BACKGROUND:Modulation of sphingosine 1-phosphate (S1P) receptors in a non-selective manner decreases disease activity in patients withmultiple sclerosis but has potential safety concerns. We assessed the safety and efficacy of the oral selective S1P receptor modulator ozanimod in patients with relapsing multiple sclerosis.
METHODS: RADIANCE is a combined phase 2/3 trial. Patients with relapsing multiple sclerosis were recruited from 55 academic and private multiple sclerosis clinics in 13 countries across Europe and the USA. Eligible participants were aged 18-55 years, had an Expanded Disability Status Scale (EDSS) score of 0-5·0, and had either one or more relapses in the previous 12 months, or one or more relapses in the past 24 months and one or more gadolinium-enhancing lesions on MRI in the previous 12 months before screening. Participants were assigned by a computer-generated randomisation sequence in a 1:1:1 ratio to ozanimod (0·5 mg or 1 mg) or matching placebo once daily for 24 weeks by an independent, unmasked, statistical team. Trial participants, study site personnel, MRI assessors, steering committee members, and the study statistician were masked to treatment assignment. To attenuate first-dose cardiac effects, ozanimod was up-titrated from 0·25 mg to 0·5 mg or 1 mg over 8 days. The primary endpoint was the cumulative number of total gadolinium-enhancing MRI lesions measured by an independent MRI analysis centre at weeks 12-24 after treatment initiation. Analysis was by intention to treat. Here, we report results from the 24-week phase 2 trial. This trial is registered with ClinicalTrials.gov, number NCT01628393. The 2-year phase 3 trial is ongoing.
FINDINGS: The first patient was randomised on Oct 18, 2012, and the final visit of the last randomised patient was on May 11, 2014. The intention-to-treat and safety population consisted of 258 participants, 88 were assigned placebo, 87 ozanimod 0·5 mg, and 83 ozanimod 1 mg; 252 (98%) patients completed the assigned treatment. The mean cumulative number of gadolinium-enhancing lesions at weeks 12-24 was 11·1 (SD 29·9) with placebo compared with 1·5 (3·7) with ozanimod 0·5 mg (odds ratio 0·16, 95% CI 0·08-0·30; p<0·0001) and 1·5 (3·4) with ozanimod 1 mg (odds ratio 0·11, 95% CI 0·06-0·21; p<0·0001). Three serious adverse events unrelated to treatment were reported in patients assigned ozanimod 0·5 mg: optic neuritis, somatoform autonomic dysfunction, and cervical squamous metaplasia (HPV-related). No serious infectious or cardiac adverse events were reported, and no cases of macular oedema arose. The most common adverse events in the ozanimod 0·5 mg and 1 mg groups compared with placebo were nasopharyngitis (11 and five vs 12), headache (five and three vs eight), and urinary-tract infections (six and two vs two). The maximum reduction in mean heart rate by Holter monitoring during the first 6 h in ozanimod-treated participants was less than 2 beats per min (bpm) compared with baseline, with no patient having a minimum hourly heart rate less than 45 bpm. Electrocardiograms and 24-h Holter monitoring showed no increased incidence of atrioventricular block or sinus pause with ozanimod.
INTERPRETATION: Ozanimod significantly reduced MRI lesion activity in participants with relapsing multiple sclerosis, with a favourable safety profile over a period of 24 weeks. These findings warrant phase 3 trials, which are ongoing.
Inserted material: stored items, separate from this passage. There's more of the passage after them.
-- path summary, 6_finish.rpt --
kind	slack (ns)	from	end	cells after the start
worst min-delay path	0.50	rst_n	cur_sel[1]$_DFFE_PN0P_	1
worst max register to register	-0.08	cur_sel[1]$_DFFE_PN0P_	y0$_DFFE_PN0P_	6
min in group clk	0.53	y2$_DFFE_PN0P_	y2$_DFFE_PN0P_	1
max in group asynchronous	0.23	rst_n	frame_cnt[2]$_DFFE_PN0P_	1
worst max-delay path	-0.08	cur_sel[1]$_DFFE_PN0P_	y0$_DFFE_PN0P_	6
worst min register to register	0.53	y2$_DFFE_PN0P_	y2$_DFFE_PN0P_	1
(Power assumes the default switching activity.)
### config.mk
export PLATFORM = sky130hd
export DESIGN_NAME = om_frame_scheduler_flat
export DESIGN_NICKNAME = d
export VERILOG_FILES = /design/src/rtl/om_sched_pkg.sv /design/src/rtl/om_frame_scheduler_if.sv /design/src/rtl/om_port_mux.sv /design/src/rtl/om_frame_scheduler.sv /design/src/flat_wrapper.sv
export SDC_FILE = /design/constraint.sdc
export NUM_CORES = 1
export LEC_CHECK = 0
export ABC_AREA = 1
export CORE_ASPECT_RATIO = 0.75
export CORE_UTILIZATION = 41
export DETAILED_ROUTE_END_ITERATION = 6
export HOLD_SLACK_MARGIN = 0.05
export PLACE_DENSITY = 0.83
export SLEW_MARGIN = 20
export SYNTH_ARGS = -nofsm -noshare
export SYNTH_HDL_FRONTEND = slang
export SYNTH_SLANG_ARGS = --single-unit
### constraint.sdc
create_clock -name clk -period 2.2 [get_ports clk]
set_clock_uncertainty 0.05 [all_clocks]
set_input_delay 0.44 -clock clk [delete_from_list [all_inputs] [get_ports clk]]
set_output_delay 0.44 -clock clk [all_outputs]
set_load 0.02 [all_outputs]
### src/rtl/om_sched_pkg.sv
// Shared types and constants for the frame scheduler and its object-map port mux.
//   state_e  : scheduler phase encoding (also exported on the phase port)
//   owner_e  : which requester currently drives the object-map RAM
//   om_req_t : one requester's RAM request (write enable, address, write data)
package om_sched_pkg;

  localparam int unsigned OM_ADDR_W   = 7;
  localparam int unsigned OM_DATA_W   = 11;
  localparam int unsigned BOARD_CELLS = 100;
  localparam int unsigned PHASE_W     = 3;
  localparam int unsigned FRAME_W     = 16;
  localparam int unsigned OVR_W       = 8;

  typedef enum logic [PHASE_W-1:0] {
    ST_IDLE    = 3'd0,
    ST_LOGIC   = 3'd1,
    ST_ARM     = 3'd2,
    ST_DRAW    = 3'd3,
    ST_RECOVER = 3'd4
  } state_e;

  typedef enum logic [1:0] {
    OWN_NONE  = 2'd0,
    OWN_HOST  = 2'd1,
    OWN_LOGIC = 2'd2,
    OWN_DRAW  = 2'd3
  } owner_e;

  typedef struct packed {
    logic                 we;
    logic [OM_ADDR_W-1:0] addr;
    logic [OM_DATA_W-1:0] wdata;
  } om_req_t;

  // RAM owner implied by the scheduler phase; the host only owns it in IDLE.
  function automatic owner_e state_owner(state_e st, logic host_req);
    case (st)
      ST_IDLE:         return host_req ? OWN_HOST : OWN_NONE;
      ST_LOGIC:        return OWN_LOGIC;
      ST_ARM, ST_DRAW: return OWN_DRAW;
      default:         return OWN_NONE;
    endcase
  endfunction

endpackage

### src/rtl/om_frame_scheduler_if.sv
// Object-map access bundle: the three requesters (host loader, game logic,
// drawer), the host grant, and the single RAM port.
//   master : requester side (drives requests, sees grant and RAM port)
//   slave  : scheduler side (owns the grant and drives the RAM port)
interface om_frame_scheduler_if;
  import om_sched_pkg::*;

  logic                 host_req;
  logic                 host_we;
  logic [OM_ADDR_W-1:0] host_addr;
  logic [OM_DATA_W-1:0] host_wdata;
  logic                 host_gnt;

  logic                 logic_we;
  logic [OM_ADDR_W-1:0] logic_addr;
  logic [OM_DATA_W-1:0] logic_wdata;

  logic [OM_ADDR_W-1:0] draw_addr;

  logic [OM_ADDR_W-1:0] om_addr;
  logic                 om_we;
  logic [OM_DATA_W-1:0] om_wdata;

  modport master (
    output host_req, host_we, host_addr, host_wdata,
    output logic_we, logic_addr, logic_wdata,
    output draw_addr,
    input  host_gnt, om_addr, om_we, om_wdata
  );

  modport slave (
    input  host_req, host_we, host_addr, host_wdata,
    input  logic_we, logic_addr, logic_wdata,
    input  draw_addr,
    output host_gnt, om_addr, om_we, om_wdata
  );
endinterface

### src/rtl/om_port_mux.sv
// Combinational owner -> object-map RAM port select.
//   owner     : current RAM owner
//   host_r    : host loader request
//   logic_r   : game-logic request
//   draw_addr : drawer read address
//   om        : selected RAM port request
module om_port_mux
  import om_sched_pkg::*;
(
  input  owner_e               owner,
  input  om_req_t              host_r,
  input  om_req_t              logic_r,
  input  logic [OM_ADDR_W-1:0] draw_addr,
  output om_req_t              om
);

  // The drawer is read-only, and an unowned port is parked at zero.
  always_comb begin
    om = '0;
    case (owner)
      OWN_HOST:  om = host_r;
      OWN_LOGIC: om = logic_r;
      OWN_DRAW:  om.addr = draw_addr;
      default:   om = '0;
    endcase
  end

endmodule

### src/rtl/om_frame_scheduler.sv
// Per-frame sequencer: vblank -> game logic -> arm drawer -> draw, with a
// watchdog on the LOGIC and DRAW phases, frame/overrun counters, and ownership
// of the single-port object-map RAM.
//   clk, rst_n     : clock, asynchronous active-low reset
//   vblank_start   : frame trigger pulse
//   logic_start    : pulse starting the game-logic step
//   logic_done     : game-logic completion pulse
//   next_screen    : first drawer arm pulse
//   new_state      : second drawer arm pulse, one cycle after next_screen
//   draw_done      : drawer completion pulse
//   phase          : current state encoding
//   frame_count    : completed frames (wraps)
//   overrun_count  : ignored vblanks (saturates)
//   timeout_err    : sticky watchdog flag
//   bus            : requesters, host grant and RAM port
module om_frame_scheduler
  import om_sched_pkg::*;
#(
  parameter int unsigned DRAW_TIMEOUT = 4096
) (
  input  logic                clk,
  input  logic                rst_n,
  input  logic                vblank_start,
  output logic                logic_start,
  input  logic                logic_done,
  output logic                next_screen,
  output logic                new_state,
  input  logic                draw_done,
  output logic [PHASE_W-1:0]  phase,
  output logic [FRAME_W-1:0]  frame_count,
  output logic [OVR_W-1:0]    overrun_count,
  output logic                timeout_err,
  om_frame_scheduler_if.slave bus
);

  localparam int unsigned WDOG_W = (DRAW_TIMEOUT > 2) ? $clog2(DRAW_TIMEOUT) : 1;

  state_e              state;
  logic [WDOG_W-1:0]   wdog;
  logic [WDOG_W-1:0]   wdog_inc;
  logic                wdog_hit;
  logic                overrun;
  owner_e              owner;
  om_req_t             host_r;
  om_req_t             logic_r;
  om_req_t             om_sel;

  assign phase    = state;
  assign wdog_inc = wdog + WDOG_W'(1);
  assign wdog_hit = (wdog_inc == WDOG_W'(DRAW_TIMEOUT - 1));

  // A vblank is dropped whenever a frame is in flight or the host holds the RAM.
  assign overrun = vblank_start && ((state != ST_IDLE) || bus.host_req);

  // Sequencer, watchdog and counters. Completion pulses win over a same-cycle expiry.
  always_ff @(posedge clk or negedge rst_n) begin
    if (!rst_n) begin
      state         <= ST_IDLE;
      wdog          <= '0;
      logic_start   <= 1'b0;
      next_screen   <= 1'b0;
      new_state     <= 1'b0;
      frame_count   <= '0;
      overrun_count <= '0;
      timeout_err   <= 1'b0;
    end else begin
      logic_start <= 1'b0;
      next_screen <= 1'b0;
      new_state   <= 1'b0;

      if (overrun && (overrun_count != '1)) begin
        overrun_count <= overrun_count + OVR_W'(1);
      end

      case (state)
        ST_IDLE: begin
          if (vblank_start && !bus.host_req) begin
            state       <= ST_LOGIC;
            logic_start <= 1'b1;
            wdog        <= '0;
          end
        end
        ST_LOGIC: begin
          if (logic_done) begin
            state       <= ST_ARM;
            next_screen <= 1'b1;
          end else if (wdog_hit) begin
            state       <= ST_RECOVER;
            timeout_err <= 1'b1;
          end else begin
            wdog <= wdog_inc;
          end
        end
        ST_ARM: begin
          state     <= ST_DRAW;
          new_state <= 1'b1;
          wdog      <= '0;
        end
        ST_DRAW: begin
          if (draw_done) begin
            state       <= ST_IDLE;
            frame_count <= frame_count + FRAME_W'(1);
          end else if (wdog_hit) begin
            state       <= ST_RECOVER;
            timeout_err <= 1'b1;
          end else begin
            wdog <= wdog_inc;
          end
        end
        default: state <= ST_IDLE;
      endcase
    end
  end

  // Ownership is released while reset is held so an in-flight write drops at once.
  assign owner = rst_n ? state_owner(state, bus.host_req) : OWN_NONE;

  assign host_r  = '{we: bus.host_we,  addr: bus.host_addr,  wdata: bus.host_wdata};
  assign logic_r = '{we: bus.logic_we, addr: bus.logic_addr, wdata: bus.logic_wdata};

  om_port_mux u_port_mux (
    .owner     (owner),
    .host_r    (host_r),
    .logic_r   (logic_r),
    .draw_addr (bus.draw_addr),
    .om        (om_sel)
  );

  assign bus.host_gnt = (owner == OWN_HOST);
  assign bus.om_addr  = om_sel.addr;
  assign bus.om_we    = om_sel.we;
  assign bus.om_wdata = om_sel.wdata;

endmodule
### src/flat_wrapper.sv
// flat-port wrapper written by rule: the top's interface ports become plain ports
module om_frame_scheduler_flat import om_sched_pkg::*;
#(
  parameter int unsigned DRAW_TIMEOUT = 4096
)
  (clk, rst_n, vblank_start, logic_start, logic_done, next_screen, new_state, draw_done, phase, frame_count, overrun_count, timeout_err, bus_host_req, bus_host_we, bus_host_addr, bus_host_wdata, bus_logic_we, bus_logic_addr, bus_logic_wdata, bus_draw_addr, bus_host_gnt, bus_om_addr, bus_om_we, bus_om_wdata);
  om_frame_scheduler_if bus_i ();
  input  logic clk;
  input  logic rst_n;
  input  logic vblank_start;
  output logic logic_start;
  input  logic logic_done;
  output logic next_screen;
  output logic new_state;
  input  logic draw_done;
  output logic [PHASE_W-1:0] phase;
  output logic [FRAME_W-1:0] frame_count;
  output logic [OVR_W-1:0] overrun_count;
  output logic timeout_err;
  input wire logic [$bits(bus_i.host_req)-1:0] bus_host_req;
  input wire logic [$bits(bus_i.host_we)-1:0] bus_host_we;
  input wire logic [$bits(bus_i.host_addr)-1:0] bus_host_addr;
  input wire logic [$bits(bus_i.host_wdata)-1:0] bus_host_wdata;
  input wire logic [$bits(bus_i.logic_we)-1:0] bus_logic_we;
  input wire logic [$bits(bus_i.logic_addr)-1:0] bus_logic_addr;
  input wire logic [$bits(bus_i.logic_wdata)-1:0] bus_logic_wdata;
  input wire logic [$bits(bus_i.draw_addr)-1:0] bus_draw_addr;
  output wire logic [$bits(bus_i.host_gnt)-1:0] bus_host_gnt;
  output wire logic [$bits(bus_i.om_addr)-1:0] bus_om_addr;
  output wire logic [$bits(bus_i.om_we)-1:0] bus_om_we;
  output wire logic [$bits(bus_i.om_wdata)-1:0] bus_om_wdata;
  assign bus_i.host_req = bus_host_req;
  assign bus_i.host_we = bus_host_we;
  assign bus_i.host_addr = bus_host_addr;
  assign bus_i.host_wdata = bus_host_wdata;
  assign bus_i.logic_we = bus_logic_we;
  assign bus_i.logic_addr = bus_logic_addr;
  assign bus_i.logic_wdata = bus_logic_wdata;
  assign bus_i.draw_addr = bus_draw_addr;
  assign bus_host_gnt = bus_i.host_gnt;
  assign bus_om_addr = bus_i.om_addr;
  assign bus_om_we = bus_i.om_we;
  assign bus_om_wdata = bus_i.om_wdata;
  om_frame_scheduler #(.DRAW_TIMEOUT(DRAW_TIMEOUT)) u_core (.clk(clk), .rst_n(rst_n), .vblank_start(vblank_start), .logic_start(logic_start), .logic_done(logic_done), .next_screen(next_screen), .new_state(new_state), .draw_done(draw_done), .phase(phase), .frame_count(frame_count), .overrun_count(overrun_count), .timeout_err(timeout_err), .bus(bus_i));
endmodule
==> summary.txt <==
CTS
  • # clock sinks: 43
  • CTS root buf: clkbuf_8
  • CTS hold repair buffers: 0
  • Clk slew on worst S/H paths: 0.09 ns
  • Cts bufs inserted: 5
  • Max clock buf depth: 2
  • CTS tree: done
  • H-tree levels: 2
  • Clock Latency Late Sink: 0.29 ns

Layout
  • Most frequent cells in the layout: 112 x nand2_1, 80 x clkdlybuf4s50_1, 40 x dfrtp_1, 34 x inv_1, 28 x nand3_1
  • Share of layout cells above drive strength 1: 0.269
  • Commonest non-fill, non-tap cell in the layout: nand2_1
  • Final #Nets: 564
  • Area grow syn2layout: 68.4%
  • N_diodes: 0

Synth
  • Yosys warns: 0
  • Synth unique cells: 30
  • Post-Syn Instances: 375
  • Post-synthesis mux area share: 0.0123
  • Area fraction in compound gates after synthesis: 0.0461
  • #FFs+latches synth: 43
  • Post-Synth Simple-Gate Area: 0.378
  • Register area share after synthesis: 0.392
  • Synthesized cell area: 0.00274 sq mm
  • Largest family of logic cells by synthesized area: simple AND/OR/NAND/NOR gates
  • Post-synthesis adder-cell area fraction: 0.0365
  • Xor/xnor share of the synthesized area: 0.0638
  • Yosys top cell by area: dfrtp_1
  • Post-Syn Nets: 434
  • Top cells by area, synth: dfrtp_1 39%, nand2_1 19%, inv_1 5.6%, nand3_1 5.3%, xor2_1 4.1%
  • Synth top area share: 0.392
  • Syn_area_per_cell: 7.32 sq um

Drt
  • Vias per cell: 4.86
  • Initial detailed-routing violation count: 116
  • WL/cell: 13.6 um
  • Post-DRT Antenna Nets: 0
  • Vias: 2,851
  • DRT Wirelength: 7.97 mm
  • Drc violations: 0
  • DR pass1 iterations: 4

Power
  • LEAKAGE: 0.00213 uW
  • Flop pwr share: 0.249
  • VDD IR max: 462 uV
  • Switching Fraction: 0.429
  • Cell-internal power: 2590 uW
  • Pwr/cell area: 981 mW/mm^2
  • Net Sw Power: 1940 uW
  • Combinational share of power: 0.636
  • Clock share of power: 0.115

GRT
  • GRT overflow: 0
  • Pin count of the biggest net entering global routing: 44
  • GR Util All Layers: 0.230
  • First-pass GRT wire length: 12.5 mm
  • Initial antenna violation count: 0
  • Vias in the first global route: 2,768

Timing
  • Setup_tns: -5.66 ns
  • Max Clk Rate: 0.396 GHz
  • Hold Fails Final Rpt: 0
  • Fin worst setup slack: -0.322 ns
  • Max-slew headroom: 0.638
  • Final period util: 1.15
  • Final count of negative-setup-slack endpoints: 20
  • Final Critical Period: 2.52 ns
  • Slew @ Worst Pin: 0.543 ns
  • Unrepaired setup endpoints after global routing: yes
  • Final max-slew violation count: 0

Worst setup path
  • CP max stage cell: dfrtp_2
  • FF-to-FF End: u_core.timeout_err
  • Worst R2R Setup Slack: 0.28 ns
  • Slowest cell delay on critical path: 0.43 ns
  • Crit Path Category: flip-flop to output pin
  • R2R depth: 10
  • Delay-heaviest family, CP: buffers and inverters
  • Reg2reg start: u_core.wdog[1]
  • Worst-path maximum fanout: 4
  • WP buf/inv: 5
  • Crit path top cell by count: buf_6
  • CP endpoint: bus_om_wdata[10]
  • Startpoint Class: flip-flop
  • Critical Path Start: u_core.phase[1]
  • Levels on crit path: 12
  • Worst Setup End Kind: output pin
  • Worst Path Required: 1.71 ns
  • Crit path cell chain: inv_4 > nand2_4 > nor2_4 > nand2_2 > a21oi_4 > buf_6 > ha_4 > buf_4 > buf_6 > nand2_2 > a21oi_4 > buf_6
  • Data arrival, critical path: 2.03 ns

Run status
  • Status: finished, violations left
  • Failing checks: negative setup slack

Floorplanning
  • Ports: 102
  • Die ar.: 0.00703 sq mm
  • Initial Utilization: 0.430
  • Chip Height: 72.8 um
  • Chip width: 96.5 um
  • FP Rows: 25
  • Core ar.: 0.00638 sq mm

Placement
  • Pre-CTS WS: -0.767 ns
  • Input/output buffers: 101
  • Detailed placement HPWL: 5.75 mm
  • Routability cong.: 0.868

Min path
  • HP Class: input port to async pin

Flow run
  • Max-Cap Viols: 0
## registers in the layout (all words and copies together), names as in the netlist
signal / flops
u_core.wdog: 12
u_core.frame_count: 16
u_core.phase: 3
u_core.next_screen: 1
u_core.new_state: 1
u_core.logic_start: 1
u_core.overrun_count: 8
u_core.timeout_err: 1
## power groups by stage
stage | Combinational (uW) | Sequential (uW) | Clock, uW
finish | 2880 | 1130 | 520
global route | 3080 | 1150 | 567
CTS | 2840 | 1130 | 539
detailed placement | 2450 | 1140 | 0
global placement | 2390 | 1130 | 0
floorplan | 1400 | 1270 | 0
## Yosys cell counts (all sizes together)
| cell type | instances |
|---|---|
| a21oi | 15 |
| nand2 | 140 |
| xnor2 | 7 |
| nand4 | 10 |
| o21ai | 4 |
| or2 | 1 |
| nor3 | 7 |
| o211ai | 1 |
| ha | 8 |
| dfrtp | 43 |
| o21bai | 2 |
| nand3b | 3 |
| xor2 | 13 |
| nor2 | 36 |
| buf | 4 |
| nor4 | 1 |
| mux2 | 3 |
| clkbuf | 4 |
| inv | 41 |
| nand3 | 32 |
## how the worst min path moves through the flow
stage | from | end | slack (ns) | cells past startpoint
floorplan | rst_n | u_core.frame_count[0] | 0.09 | 0
global placement | u_core.wdog[11] | u_core.wdog[11] | 0.42 | 2
detailed placement | u_core.wdog[11] | u_core.wdog[11] | 0.43 | 2
CTS | rst_n | u_core.overrun_count[1] | 0.24 | 2
global route | rst_n | u_core.overrun_count[2] | 0.27 | 2
finish | rst_n | u_core.overrun_count[1] | 0.22 | 2
## layer usage
layer / part of all wire / vias up / global-route usage
met4: 0.0064 / 0 / 0.0458
met1: 0.42 / 1321 / 0.264
met3: 0.069 / 6 / 0.0521
li1: - / 1448 / -
met2: 0.51 / 76 / 0.434
met5: 0 / - / 0
## layout make-up
type	count	area [sq um]
Fill cell	435	1760
Clock inverter	2	16.3
Tap cell	81	101
Sequential cell	43	1080
Clock buffer	6	82.6
Timing Repair Buffer	131	1370
Inverter	41	159
Multi-Input combinational cell	283	1810
## what timing repair did
action	4_1_cts	5_1_grt
cloned	1	0
setup buffers	10	2
pin swaps	8	2
setup endpoints to repair	20	20
resized for setup	140	4
## kinds of logic after synthesis
group           after synthesis
compound gates               22
xor+xnor                     20
fa+ha+maj                     8
buf+inv                      49
flops                        43
mux                           3
simple gates                230
## stage by stage
step           hold WS [ns]   util  total power (uW)  instance area [sq um]  instances
2_1_floorplan        0.0944      -              2670                   3100        375
3_3_place_gp          0.419  0.668              3520                   4260        566
3_5_place_dp          0.434  0.668              3590                   4260        566
4_1_cts               0.236  0.720              4500                   4590        585
5_1_grt               0.273  0.724              4800                   4620        587
6_report              0.221  0.724              4530                   4620        587
No activity file was read; power rests on OpenSTA's default activity.
### config.mk
export PLATFORM = sky130hd
export DESIGN_NAME = fitness_collector_flat
export DESIGN_NICKNAME = d
export VERILOG_FILES = /design/src/rtl/fitness_pkg.sv /design/src/rtl/fitness_collector_if.sv /design/src/rtl/fitness_best_tracker.sv /design/src/rtl/fitness_collector.sv /design/src/flat_wrapper.sv
export SDC_FILE = /design/constraint.sdc
export NUM_CORES = 1
export LEC_CHECK = 0
export CORE_MARGIN = 2
export CORE_UTILIZATION = 45
export DETAILED_ROUTE_END_ITERATION = 10
export PLACE_DENSITY = 0.8
export SYNTH_ARGS = -nofsm -noshare
export SYNTH_HDL_FRONTEND = slang
export SYNTH_HIERARCHICAL = 1
export SYNTH_SLANG_ARGS = --single-unit
export TNS_END_PERCENT = 50
### constraint.sdc
create_clock -name iClock -period 19 [get_ports iClock]
set_input_delay 3.8 -clock iClock [delete_from_list [all_inputs] [get_ports iClock]]
set_output_delay 3.8 -clock iClock [all_outputs]
set_load 0.01 [all_outputs]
So we have another S1P1 modulator that inhibits relapsing MS and phase III are on going. So another compound to compete against fingolimod. The side-effects associated with fingolimod is short term heart arthymia and this drug was not marked in this study. The drug blocked lesion formation and is now in phase III. 
So another placebo controlled study in RRMS? Surely show it is not inferior to fingolimod but 90 people on drug would cost a few million. But if we are to get new DMT surely we need to think of ways to not give trial participants nothing.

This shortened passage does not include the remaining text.